Talks

Elastic wires are mathematical curves composed of matter. They are used to model approximately one-dimensional elastic objects like plant stems, polymers, marine cables or hair. 
The elastic energy of a sufficiently smooth regular curve $\gamma\colon\mathbb{S}^1\to\RR^2$ describing an elastic wire is defined as 
\begin{align*}
    \mathcal{E}(\gamma)=\frac12\int_\gamma\vert\kappa\vert^2\mathrm{d} s.
\end{align*}
Here, $\kappa=\partial_s^2\gamma$ is the curvature of $\gamma$, $\partial_s=\vert\partial_x\gamma\vert^{-1}\partial_x$, and $\mathrm{d} s=\vert\partial_x\gamma\vert\mathrm{d} x$ is the arclength element.
In the last decades, several authors have studied the $L^2$-gradient flow of the elastic energy in different variants. We briefly summarize their results and then focus on two new variants.
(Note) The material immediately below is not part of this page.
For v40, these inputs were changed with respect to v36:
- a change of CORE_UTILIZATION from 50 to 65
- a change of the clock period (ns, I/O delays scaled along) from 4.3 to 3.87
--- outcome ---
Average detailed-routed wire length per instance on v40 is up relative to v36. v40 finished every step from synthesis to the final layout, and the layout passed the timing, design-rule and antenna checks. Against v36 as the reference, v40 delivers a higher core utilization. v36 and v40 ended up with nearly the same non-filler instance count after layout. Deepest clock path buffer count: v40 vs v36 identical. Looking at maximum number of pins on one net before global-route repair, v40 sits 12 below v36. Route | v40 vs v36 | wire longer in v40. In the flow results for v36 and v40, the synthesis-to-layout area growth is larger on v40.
First, we consider elastic wires with a heterogeneity described by a density function. We define a generalization of the elastic energy, which depends on material parameters, captures the interplay between curvature and density effects and resembles the Canham--Helfrich functional. 
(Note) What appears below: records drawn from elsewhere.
==> flow/design.v (excerpt) <==
module alu_design #(parameter W = 8)(
    input clk, rst, mode, ce, cin,
    input [1:0] inp_valid,
    input [7:0] opa, opb,
    input [3:0] cmd,
    output reg err, ov, cout, g, l, e,
    output reg [15:0] res
);
Size in the first run: roughly 1,500 cells after synthesis, ~49 I/O pins.
Settings: LEC_CHECK=0, CAP_MARGIN=10, CELL_PAD_IN_SITES_DETAIL_PLACEMENT=2, CORE_ASPECT_RATIO=0.53, CORE_MARGIN=2, CORE_UTILIZATION=56, CTS_CLUSTER_SIZE=80, GPL_TIMING_DRIVEN=1, HOLD_SLACK_MARGIN=-0.03, MAX_ROUTING_LAYER=met4, MIN_ROUTING_LAYER=met1, PLACE_DENSITY=0.46, SETUP_SLACK_MARGIN=0.3, SLEW_MARGIN=20, TNS_END_PERCENT=60; clock period 5.45 ns.
run.sh (not shown) runs the stock make flow with config.mk's settings and CLKGATE_MAP_FILE=.
The starting point stopped in detailed placement (DPL-0033).
Rerun with:
Settings changed: ABC_AREA from default to 1, CAP_MARGIN 10 to 20, CELL_PAD_IN_SITES_DETAIL_PLACEMENT 2 to default, CORE_ASPECT_RATIO 0.53 to default, CORE_UTILIZATION 56 to 69, CTS_CLUSTER_SIZE 80 to default, GPL_TIMING_DRIVEN 1 to default, HOLD_SLACK_MARGIN -0.03 to default, MAX_ROUTING_LAYER met4 to default, MIN_ROUTING_LAYER met1 to default, PLACE_DENSITY 0.46 to default, SETUP_SLACK_MARGIN 0.3 to default, TNS_END_PERCENT 60 to default.
Clock period 5.45 ns to 7.15 ns, I/O delays scaled along.
=> The changed run finished with timing, DRC and antenna clean. Synthesized cell count rises by 20%. Die size went down by 19%. Area after synthesis goes down by 0.61%.
Rerun with:
Settings changed: ABC_AREA 1 to default, CORE_UTILIZATION 69 to 68, CTS_CLUSTER_DIAMETER from default to 28.
Clock period 7.15 ns to 5.56 ns, I/O delays scaled along.
What happened:
- This time the run ran to the end with violations: negative setup slack
- setup slack degrades by 1.2 ns
- total power came out higher by 55%
- global-route usage came out lower by 1.9 points
- clock skew is about the same
- worst hold slack improves by 0.017 ns
- clock power came out higher by 62%
- final cell count came out lower by 13%
- count of clock-buffer cells in the layout is unchanged
- via count came out lower by 1.1%
- fmax came out higher by 6.9%
- wire length came out higher by 5.4%
Rerun with:
Settings changed: CORE_UTILIZATION 68 to 65, CTS_CLUSTER_DIAMETER 28 to default, PLACE_DENSITY_LB_ADDON from default to 0.0.
Clock period 5.56 ns to 5.71 ns, I/O delays scaled along.
=> This time the run passed the timing, DRC and antenna checks. Global-route usage fell by 0.62 points. Count of clock-buffer cells in the layout is unchanged. Total power went down by 4.9%. Wire length falls by 1.3%. Synthesized cell count is unchanged. Via count decreases by 2.5%. Hold slack loses 0.018 ns. Critical path depth climbs by 2. Sequential share of layout area went up by 0.14 points. Worst setup slack gains 0.25 ns. Cell area shrinks by 1.9%.
Rerun with:
Settings changed: CAP_MARGIN 20 to 30, CORE_UTILIZATION 65 to 68, CTS_CLUSTER_DIAMETER from default to 28, PLACE_DENSITY_LB_ADDON 0.0 to default, SETUP_SLACK_MARGIN from default to -0.45.
Clock period 5.71 ns to 4.77 ns, I/O delays scaled along.
What happened: Now the flow completed, yet does not pass: negative setup slack; global-route usage rose by 5.7 points; die area fell by 4.3%; hold slack is better by 0.012 ns; via count rose by 8.9%; worst setup slack is worse by 1.2 ns; routed wire length rose by 14%; sequential share of layout area fell by 0.68 points; cell area rose by 8.1%; utilization rose by 10 points; synthesized cell count stays the same.
Rerun with:
Settings changed: ABC_AREA from default to 1, CAP_MARGIN 30 to 0, CORE_UTILIZATION 68 to 72, CTS_CLUSTER_DIAMETER 28 to default, CTS_CLUSTER_SIZE from default to 10, HOLD_SLACK_MARGIN from default to 0.28, SETUP_SLACK_MARGIN -0.45 to default, TNS_END_PERCENT from default to 5.
Clock period 4.77 ns to 3.81 ns, I/O delays scaled along.
Outcome: The new run failed in global routing. Synthesized cell count went up by 20%. Area after synthesis is lower by 0.61%. Die size shrinks by 6.0%.

========
Setup of onyx:
The RTL this note starts from:
==> flow/design.v <==
module alu_design #(parameter W = 8)(
    input clk, rst, mode, ce, cin,
    input [1:0] inp_valid,
    input [7:0] opa, opb,
    input [3:0] cmd,
    output reg err, ov, cout, g, l, e,
    output reg [15:0] res
);
parameter INV_INP = 2'b00, OPA_VALID = 2'b01, OPB_VALID = 2'b10, OPA_AND_OPB_VALID = 2'b11;
reg [7:0] opa_p, opb_p;
reg [3:0] cmd_p;
reg [1:0] valid_p;
reg mode_p, cin_p;
reg [15:0] res_p;
reg cout_p, ov_p, g_p, l_p, e_p, err_p;
always @(posedge clk or posedge rst) begin
    if (rst) begin
        opa_p <= 0;
        opb_p <= 0;
        cmd_p <= 0;
        valid_p <= 0;
        cin_p <= 0;
        mode_p <= 0;
    end else if (ce) begin
        opa_p <= opa;
        opb_p <= opb;
        cmd_p <= cmd;
        valid_p <= inp_valid;
        cin_p <= cin;
        mode_p <= mode;
    end
end
always @(*) begin
    res_p = 0;
    err_p = 0;
    cout_p = 0;
    ov_p = 0;
    g_p = 0;
    l_p = 0;
    e_p = 0;
    if (ce) begin
        if (mode_p == 1) begin
            case (valid_p)
                INV_INP: begin
                    res_p = 0;
                    err_p = 1;
                end
                OPA_VALID: begin
                    case (cmd_p)
                        4'b0100: begin
                            res_p = opa_p + 1;
                            cout_p = res_p[8];
                        end
                        4'b0101: begin
                            res_p = opa_p - 1;
                            ov_p = res_p[8];
                        end
                        default: err_p = 1;
                    endcase
                end
                OPB_VALID: begin
                    case (cmd_p)
                        4'b0110: begin
                            res_p = opb_p + 1;
                            cout_p = res_p[8];
                        end
                        4'b0111: begin
                            res_p = opb_p - 1;
                            ov_p = res_p[8];
                        end
                        default: err_p = 1;
                    endcase
                end
                OPA_AND_OPB_VALID: begin
                    case (cmd_p)
                        4'b0000: begin
                            res_p = opa_p + opb_p;
                            cout_p = res_p[8];
                        end
                        4'b0001: begin
                            res_p = opa_p - opb_p;
                            ov_p = res_p[8];
                        end
                        4'b0010: begin
                            res_p = opa_p + opb_p + cin_p;
                            cout_p = res_p[8];
                        end
                        4'b0011: begin
                            res_p = opa_p - opb_p - cin_p;
                            ov_p = res_p[8];
                        end
                        4'b1000: begin
                            g_p = (opa_p > opb_p);
                            l_p = (opa_p < opb_p);
                            e_p = (opa_p == opb_p);
                        end
                        4'b1001: begin
                            res_p = (opa_p + 1) * (opb_p + 1);
                        end
                        4'b1010: begin
                            res_p = (opa_p << 1) * opb_p;
                        end
                        4'b1011: begin
                            res_p = $signed(opa_p) + $signed(opb_p);
                            ov_p = (($signed(opa_p) > 0) && ($signed(opb_p) > 0) && ($signed(res_p[7:0]) < 0)) ||
                                   (($signed(opa_p) < 0) && ($signed(opb_p) < 0) && ($signed(res_p[7:0]) > 0));
                        end
                        4'b1100: begin
                            res_p = $signed(opa_p) - $signed(opb_p);
                            ov_p = (($signed(opa_p) > 0) && ($signed(opb_p) < 0) && ($signed(res_p[7:0]) < 0)) ||
                                   (($signed(opa_p) < 0) && ($signed(opb_p) > 0) && ($signed(res_p[7:0]) > 0));
                        end
                        default: err_p = 1;
                    endcase
                end
                default: err_p = 1;
            endcase
        end else begin
            case (valid_p)
                INV_INP: begin
                    res_p = 0;
                    err_p = 1;
                end
                OPA_VALID: begin
                    case (cmd_p)
                        4'b0110: res_p = ~opa_p;
                        4'b1000: res_p = opa_p >> 1;
                        4'b1001: res_p = opa_p << 1;
                        default: err_p = 1;
                    endcase
                end
                OPB_VALID: begin
                    case (cmd_p)
                        4'b0111: res_p = ~opb_p;
                        4'b1010: res_p = opb_p >> 1;
                        4'b1011: res_p = opb_p << 1;
                        default: err_p = 1;
                    endcase
                end
                OPA_AND_OPB_VALID: begin
                    case (cmd_p)
                        4'b0000: res_p = opa_p & opb_p;
                        4'b0010: res_p = opa_p | opb_p;
                        4'b0001: res_p = ~(opa_p & opb_p);
                        4'b0011: res_p = ~(opa_p | opb_p);
                        4'b0100: res_p = opa_p ^ opb_p;
                        4'b0101: res_p = ~(opa_p ^ opb_p);
                        4'b1100: begin
                            if (|opb_p[7:4]) err_p = 1;
                            else res_p = (opa_p << opb_p[2:0]) | (opa_p >> (8 - opb_p[2:0]));
                        end
                        4'b1101: begin
                            if (|opb_p[7:4]) err_p = 1;
                            else res_p = (opa_p >> opb_p[2:0]) | (opa_p << (8 - opb_p[2:0]));
                        end
                        default: err_p = 1;
                    endcase
                end
                default: err_p = 1;
            endcase
        end
    end
end
always @(posedge clk or posedge rst) begin
    if (rst) begin
        res <= 0;
        cout <= 0;
        ov <= 0;
        g <= 0;
        l <= 0;
        e <= 0;
        err <= 0;
    end else if (ce) begin
        res <= res_p;
        cout <= cout_p;
        ov <= ov_p;
        g <= g_p;
        l <= l_p;
        e <= e_p;
        err <= err_p;
    end
end
endmodule
make LEC_CHECK=0 CAP_MARGIN=20 CORE_MARGIN=2 CORE_UTILIZATION=72 CTS_CLUSTER_DIAMETER=391 CTS_CLUSTER_SIZE=99 SETUP_SLACK_MARGIN=0.63 SLEW_MARGIN=20 TNS_END_PERCENT=5 finish   # period 2.15 ns
Tool error DPL-0033 stopped onyx during clock tree synthesis (4_1_cts); no final results.
[inputs] nickel vs onyx
Settings: swapping 72 for 40 in CORE_UTILIZATION; swapping 391 for 238 in CTS_CLUSTER_DIAMETER; putting PLACE_DENSITY_LB_ADDON at 0.09 where nothing was set; clearing SETUP_SLACK_MARGIN, which used to be 0.63; clearing TNS_END_PERCENT, which used to be 5; clearing CTS_CLUSTER_SIZE, which used to be 99; swapping 2.15 for 7.0 in the clock period (ns, I/O delays scaled along).
- Comparing onyx and nickel, the one run not ending clean was onyx.
- In nickel, post-place setup slack is higher than in onyx.
- Diff onyx..nickel | synthesized cell count | unchanged
- nickel against onyx: instance area after placement saw a decrease; core outline area went up by about 80%; number of rows created at floorplan up 33%; detailed placer's ending HPWL dropped 7800 µm.
- nickel vs onyx: die area up in nickel
- Of nickel and onyx, it is nickel that has the higher die height.
- Status: post-synth area from yosys stat parity (nickel, onyx)
Power figures rest on the tool's default switching activity, not on a simulated workload.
Describing the closed planar curve by its inclination angle, the $L^2$-gradient flow of this energy is a nonlocal coupled parabolic system of second order. We shortly discuss local well-posedness, global existence and convergence. Then, we show that the (non)preservation of quantities such as convexity as well as the asymptotic behavior of the system depend delicately on the choice of material parameters. 

Second, we study the evolution of elastic wires under the assumption of incompressiblity and derive a gradient flow of the elastic energy which preserves the enclosed area of the evolving planar curves. Contrary to an earlier approach using Lagrange multipliers, we give priority to the locality of the evolution equation, accepting it being of sixth order. We prove a global existence result and, by penalizing the length, we show convergence to an area constrained critical point of the elastic energy.